Нынешние представления о Турции, таким образом, несут в себе следы более ранних репрезентаций. Эти следы являются одним из факторов, определяющих сегодня турецко-европейский дискурс, который в свою очередь, является частью дискурса о европейской идентичности. Следует отметить, что турецкий посол в Лондоне пытался использовать эти следы по-своему, противо­поставляя образ Турции как «неотъемлемой части Европы на протяжении шести столетий» представлению об исключительно внеш­нем или, в лучшем случае, маргинальном турецком присутствии в Европе. Подобно тому, как в подтверждение собственной евро­пейскости русские указывают на Турцию, так и Чиллер кивала на Иран, чтобы подтвердить европейский статус возглавляемой ею страны. Конечно, вероятность того, что провал переговоров о вступлении Турции в ЕС «усилит позиции радикалов и может да­же привести их к власти — привести к власти антиевропейские, ан­тидемократические, антизападные, антисекулярные силы», была не самой большой из стоявших перед Чиллер проблем: это видно хотя бы из того, что впоследствии она сама совершила поворот на i8o градусов и заключила сделку, приведшую эти силы к власти. Существенно, однако, что обращаясь к англоговорящей аудитории, Чиллер считала подобную аргументацию эффективной. Она наде­ялась, что именно такая аргументация отвечает ожиданиям евро­пейских политиков. Как показывает выступление ван Мерло, об­ращавшегося к той же самой аудитории, что и Чиллер, правоту турецкого премьера в этом случае трудно не признать.
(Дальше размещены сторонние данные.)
`src/rtl/uart_frame_pkg.sv`:
```
// Shared constants and state encoding for the "&&payload&&" UART string deframer.
package uart_frame_pkg;

   localparam logic [7:0] AMP_CHAR = 8'h26;
   localparam logic [1:0] ERR_OVF  = 2'b01;
   localparam logic [1:0] ERR_TMO  = 2'b10;

   typedef enum logic [5:0] {
      S_IDLE    = 6'b000001,
      S_SYNC1   = 6'b000010,
      S_CONTENT = 6'b000100,
      S_AMP     = 6'b001000,
      S_WR2     = 6'b010000,
      S_DONE    = 6'b100000
   } state_t;

endpackage

```
`src/rtl/uart_frame_rx.sv`:
```
// Receive-side deframer: strips the "&&" header/trailer from the uart_rx byte
// stream and assembles the payload into a packed byte string.
module uart_frame_rx
   import uart_frame_pkg::*;
#(
   parameter int MAX_LEN     = 137,
   parameter int TIMEOUT_CLK = 43_400
) (
   input  logic                   sys_clk,
   input  logic                   sys_rst,
   input  logic [7:0]             uart_rx_data,
   input  logic                   uart_rx_vld,
   output logic [8*MAX_LEN-1:0]   rx_string,
   output logic [7:0]             rx_length,
   output logic                   rx_busy,
   output logic                   rx_done,
   output logic                   rx_err,
   output logic [1:0]             rx_err_code
);

   localparam int              TW       = (TIMEOUT_CLK > 2) ? $clog2(TIMEOUT_CLK) : 1;
   localparam logic [TW-1:0]   TMO_LAST = TW'(TIMEOUT_CLK - 1);
   localparam logic [8:0]      CAP      = 9'(MAX_LEN);

   state_t        state;
   logic [7:0]    cnt;
   logic [TW-1:0] tmo;
   logic [7:0]    held;
   logic          is_amp;
   logic          fits1;
   logic          fits2;
   logic          expired;
   logic          wr_en;
   logic [7:0]    wr_idx;
   logic [7:0]    wr_byte;

   assign is_amp  = (uart_rx_data == AMP_CHAR);
   assign fits1   = ({1'b0, cnt} < CAP);
   assign fits2   = (({1'b0, cnt} + 9'd2) <= CAP);
   assign expired = (state != S_IDLE) && !uart_rx_vld && (tmo == TMO_LAST);

   // Buffer write port: a lone payload '&' is written first, its follower one cycle later.
   always_comb begin
      wr_en   = 1'b0;
      wr_idx  = cnt;
      wr_byte = uart_rx_data;
      case (state)
         S_CONTENT: begin
            if (uart_rx_vld && !is_amp && fits1) begin
               wr_en = 1'b1;
            end else begin
               wr_en = 1'b0;
            end
         end
         S_AMP: begin
            if (uart_rx_vld && !is_amp && fits2) begin
               wr_en   = 1'b1;
               wr_byte = AMP_CHAR;
            end else begin
               wr_en = 1'b0;
            end
         end
         S_WR2: begin
            wr_en   = 1'b1;
            wr_idx  = cnt + 8'd1;
            wr_byte = held;
         end
         default: begin
            wr_en = 1'b0;
         end
      endcase
   end

   // Payload buffer is written in place and never cleared between frames.
   always_ff @(posedge sys_clk) begin
      if (sys_rst) begin
         rx_string <= '0;
      end else begin
         for (int k = 0; k < MAX_LEN; k++) begin
            if (wr_en && (wr_idx == 8'(k))) begin
               rx_string[8*k +: 8] <= wr_byte;
            end
         end
      end
   end

   // Frame state machine with inline inter-byte timeout; a strobe always beats expiry.
   always_ff @(posedge sys_clk) begin
      if (sys_rst) begin
         state       <= S_IDLE;
         cnt         <= 8'd0;
         tmo         <= '0;
         held        <= 8'd0;
         rx_length   <= 8'd0;
         rx_busy     <= 1'b0;
         rx_done     <= 1'b0;
         rx_err      <= 1'b0;
         rx_err_code <= 2'b00;
      end else begin
         rx_done <= 1'b0;
         rx_err  <= 1'b0;
         tmo     <= (state == S_IDLE || uart_rx_vld) ? '0 : tmo + TW'(1);
         if (expired) begin
            state       <= S_IDLE;
            rx_busy     <= 1'b0;
            rx_err      <= 1'b1;
            rx_err_code <= ERR_TMO;
         end else begin
            case (state)
               S_IDLE: begin
                  if (uart_rx_vld && is_amp) begin
                     state   <= S_SYNC1;
                     rx_busy <= 1'b1;
                  end
               end
               S_SYNC1: begin
                  if (uart_rx_vld) begin
                     if (is_amp) begin
                        state <= S_CONTENT;
                        cnt   <= 8'd0;
                     end else begin
                        state   <= S_IDLE;
                        rx_busy <= 1'b0;
                     end
                  end
               end
               S_CONTENT: begin
                  if (uart_rx_vld) begin
                     if (is_amp) begin
                        state <= S_AMP;
                     end else if (fits1) begin
                        cnt <= cnt + 8'd1;
                     end else begin
                        state       <= S_IDLE;
                        rx_busy     <= 1'b0;
                        rx_err      <= 1'b1;
                        rx_err_code <= ERR_OVF;
                     end
                  end
               end
               S_AMP: begin
                  if (uart_rx_vld) begin
                     if (is_amp) begin
                        state     <= S_DONE;
                        rx_length <= cnt;
                        rx_done   <= 1'b1;
                     end else if (fits2) begin
                        held  <= uart_rx_data;
                        state <= S_WR2;
                     end else begin
                        state       <= S_IDLE;
                        rx_busy     <= 1'b0;
                        rx_err      <= 1'b1;
                        rx_err_code <= ERR_OVF;
                     end
                  end
               end
               S_WR2: begin
                  cnt   <= cnt + 8'd2;
                  state <= S_CONTENT;
               end
               S_DONE: begin
                  state   <= S_IDLE;
                  rx_busy <= 1'b0;
               end
               default: begin
                  state   <= S_IDLE;
                  rx_busy <= 1'b0;
                  cnt     <= 8'd0;
               end
            endcase
         end
      end
   end

endmodule
```
`config.mk`:
```
export PLATFORM = sky130hd
export DESIGN_NAME = uart_frame_rx
export DESIGN_NICKNAME = d
export VERILOG_FILES = /design/src/rtl/uart_frame_pkg.sv /design/src/rtl/uart_frame_rx.sv
export SDC_FILE = /design/constraint.sdc
export NUM_CORES = 2
export LEC_CHECK = 0
export CELL_PAD_IN_SITES_DETAIL_PLACEMENT = 2
export CELL_PAD_IN_SITES_GLOBAL_PLACEMENT = 2
export CORE_AREA = 3 3 432 434
export DETAILED_ROUTE_END_ITERATION = 8
export DIE_AREA = 0 0 435 437
export PLACE_DENSITY = 0.75
export SLEW_MARGIN = 20
export SYNTH_ARGS = -nofsm -noshare
export SYNTH_HDL_FRONTEND = slang
export SYNTH_SLANG_ARGS = --single-unit
export TNS_END_PERCENT = 30
```
`constraint.sdc`:
```
create_clock -name sys_clk -period 8.55 [get_ports sys_clk]
set_input_delay 1.71 -clock sys_clk [delete_from_list [all_inputs] [get_ports sys_clk]]
set_output_delay 1.71 -clock sys_clk [all_outputs]
set_load 0.01 [all_outputs]
```
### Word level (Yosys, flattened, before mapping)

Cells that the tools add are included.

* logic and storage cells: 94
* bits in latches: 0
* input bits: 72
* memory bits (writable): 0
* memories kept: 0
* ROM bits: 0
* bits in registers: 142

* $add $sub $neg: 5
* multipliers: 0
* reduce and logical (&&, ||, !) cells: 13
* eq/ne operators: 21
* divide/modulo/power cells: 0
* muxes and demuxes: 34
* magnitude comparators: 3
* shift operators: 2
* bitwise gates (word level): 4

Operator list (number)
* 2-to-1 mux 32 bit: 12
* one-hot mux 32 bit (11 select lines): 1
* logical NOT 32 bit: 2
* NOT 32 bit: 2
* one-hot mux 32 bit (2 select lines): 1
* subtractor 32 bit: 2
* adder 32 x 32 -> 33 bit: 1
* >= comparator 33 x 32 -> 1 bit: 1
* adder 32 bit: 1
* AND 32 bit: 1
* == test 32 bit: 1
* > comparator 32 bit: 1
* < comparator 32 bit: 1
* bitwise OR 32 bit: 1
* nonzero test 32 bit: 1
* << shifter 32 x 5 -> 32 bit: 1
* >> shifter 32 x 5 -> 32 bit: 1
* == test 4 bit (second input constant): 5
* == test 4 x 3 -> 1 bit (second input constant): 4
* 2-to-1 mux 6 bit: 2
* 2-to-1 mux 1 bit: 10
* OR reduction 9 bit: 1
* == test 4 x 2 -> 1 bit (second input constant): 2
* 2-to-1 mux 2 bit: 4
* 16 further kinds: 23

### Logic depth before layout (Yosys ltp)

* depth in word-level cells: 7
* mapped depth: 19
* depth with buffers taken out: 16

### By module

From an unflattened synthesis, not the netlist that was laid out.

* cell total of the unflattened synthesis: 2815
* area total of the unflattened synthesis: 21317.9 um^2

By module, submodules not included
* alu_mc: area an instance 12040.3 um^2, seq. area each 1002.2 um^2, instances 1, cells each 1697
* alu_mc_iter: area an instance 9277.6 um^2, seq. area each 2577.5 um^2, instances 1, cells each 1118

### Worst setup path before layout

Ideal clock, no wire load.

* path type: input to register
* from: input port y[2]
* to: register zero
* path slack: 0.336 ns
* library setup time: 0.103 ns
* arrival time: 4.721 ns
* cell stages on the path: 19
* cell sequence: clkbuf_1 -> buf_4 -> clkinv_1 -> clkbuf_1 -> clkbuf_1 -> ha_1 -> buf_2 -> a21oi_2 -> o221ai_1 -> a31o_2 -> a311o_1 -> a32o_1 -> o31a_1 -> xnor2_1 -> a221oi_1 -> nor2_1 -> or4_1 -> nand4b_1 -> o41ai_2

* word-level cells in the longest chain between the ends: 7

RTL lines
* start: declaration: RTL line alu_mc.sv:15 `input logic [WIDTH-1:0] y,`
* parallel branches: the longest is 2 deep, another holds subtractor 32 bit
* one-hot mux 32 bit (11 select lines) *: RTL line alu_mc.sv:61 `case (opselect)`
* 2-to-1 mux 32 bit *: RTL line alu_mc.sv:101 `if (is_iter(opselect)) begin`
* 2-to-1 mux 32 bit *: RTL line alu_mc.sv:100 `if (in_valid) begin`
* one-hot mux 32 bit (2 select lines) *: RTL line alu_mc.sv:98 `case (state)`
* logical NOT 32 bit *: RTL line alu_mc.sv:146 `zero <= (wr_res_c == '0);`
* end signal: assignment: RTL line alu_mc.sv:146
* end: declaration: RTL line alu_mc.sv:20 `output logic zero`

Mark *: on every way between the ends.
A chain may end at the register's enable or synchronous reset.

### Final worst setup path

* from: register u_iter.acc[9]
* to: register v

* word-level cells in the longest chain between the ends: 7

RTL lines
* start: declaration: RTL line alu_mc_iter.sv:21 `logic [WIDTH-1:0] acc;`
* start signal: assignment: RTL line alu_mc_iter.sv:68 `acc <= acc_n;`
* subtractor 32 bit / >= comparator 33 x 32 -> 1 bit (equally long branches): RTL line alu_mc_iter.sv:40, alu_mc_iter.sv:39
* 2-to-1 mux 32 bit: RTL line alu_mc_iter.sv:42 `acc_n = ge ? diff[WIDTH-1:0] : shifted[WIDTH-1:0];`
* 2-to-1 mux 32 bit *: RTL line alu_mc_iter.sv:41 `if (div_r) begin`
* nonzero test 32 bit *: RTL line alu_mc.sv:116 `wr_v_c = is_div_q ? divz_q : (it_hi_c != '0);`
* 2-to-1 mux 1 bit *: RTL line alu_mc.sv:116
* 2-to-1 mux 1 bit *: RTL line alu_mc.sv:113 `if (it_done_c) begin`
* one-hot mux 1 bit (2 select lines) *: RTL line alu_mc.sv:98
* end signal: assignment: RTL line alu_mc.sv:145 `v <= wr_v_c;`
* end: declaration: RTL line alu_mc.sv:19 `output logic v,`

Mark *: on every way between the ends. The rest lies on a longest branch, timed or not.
[config.mk]
export PLATFORM = sky130hd
export DESIGN_NAME = fpu_arbiter
export DESIGN_NICKNAME = d
export VERILOG_FILES = /design/src/rtl/fpu_arbiter.sv
export SDC_FILE = /design/constraint.sdc
export NUM_CORES = 1
export LEC_CHECK = 0
export CAP_MARGIN = 20
export CORE_AREA = 2 2 161 163
export CTS_BUF_LIST = sky130_fd_sc_hd__clkbuf_8
export DETAILED_ROUTE_END_ITERATION = 10
export DIE_AREA = 0 0 163 165
export PLACE_DENSITY_LB_ADDON = 0.25
export SLEW_MARGIN = 20
export SYNTH_ARGS = -nofsm -noshare
export SYNTH_HDL_FRONTEND = slang
export SYNTH_SLANG_ARGS = --single-unit
export TNS_END_PERCENT = 5
[constraint.sdc]
create_clock -name clk -period 4.65 [get_ports clk]
set_clock_uncertainty 0.1 [all_clocks]
set_input_delay 1.395 -clock clk [delete_from_list [all_inputs] [get_ports clk]]
set_output_delay 1.395 -clock clk [all_outputs]
set_load 0.02 [all_outputs]
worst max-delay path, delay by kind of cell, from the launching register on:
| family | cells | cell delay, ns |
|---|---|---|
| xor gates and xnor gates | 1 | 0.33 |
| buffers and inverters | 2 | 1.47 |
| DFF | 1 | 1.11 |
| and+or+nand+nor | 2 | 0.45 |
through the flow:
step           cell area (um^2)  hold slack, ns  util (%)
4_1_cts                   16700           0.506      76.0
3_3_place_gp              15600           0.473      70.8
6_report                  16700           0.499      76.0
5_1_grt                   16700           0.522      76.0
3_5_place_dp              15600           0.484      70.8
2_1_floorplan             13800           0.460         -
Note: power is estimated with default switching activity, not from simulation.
Основная причина, по которой образ «Турка» здесь рассматрива­ется в качестве «Другого» по отношению к Европе, это исключитель­ная четкость образа Турции. Несомненно, предлагаемая здесь кар­тина восприятия «Турка» иногда грешит чрезмерной четкостью — в том смысле, что в ней зачастую не находится места продолжающей­ся борьбе вокруг этого образа. С того самого времени, как Николаи Кузанский предложил двум соперникам, Европе и Османской импе­рии, просто сесть за стол переговоров и посмотреть, что из этого вый­дет, в Европе неоднократно раздавались голоса в пользу диалога с «Турком». Однако эти голоса каждый раз тонули в общем хоре. В случае России, который обсуждается в следующей главе, как диапазон ее репрезентаций, так и амплитуда их изменений были гораздо шире. Если «Турок», став европейским «больным», превра­тился в маргинального либо лиминального «Другого», то в случае России мы имеем дело с европейским «Другим», который оставался маргинальным на всем протяжении своей истории.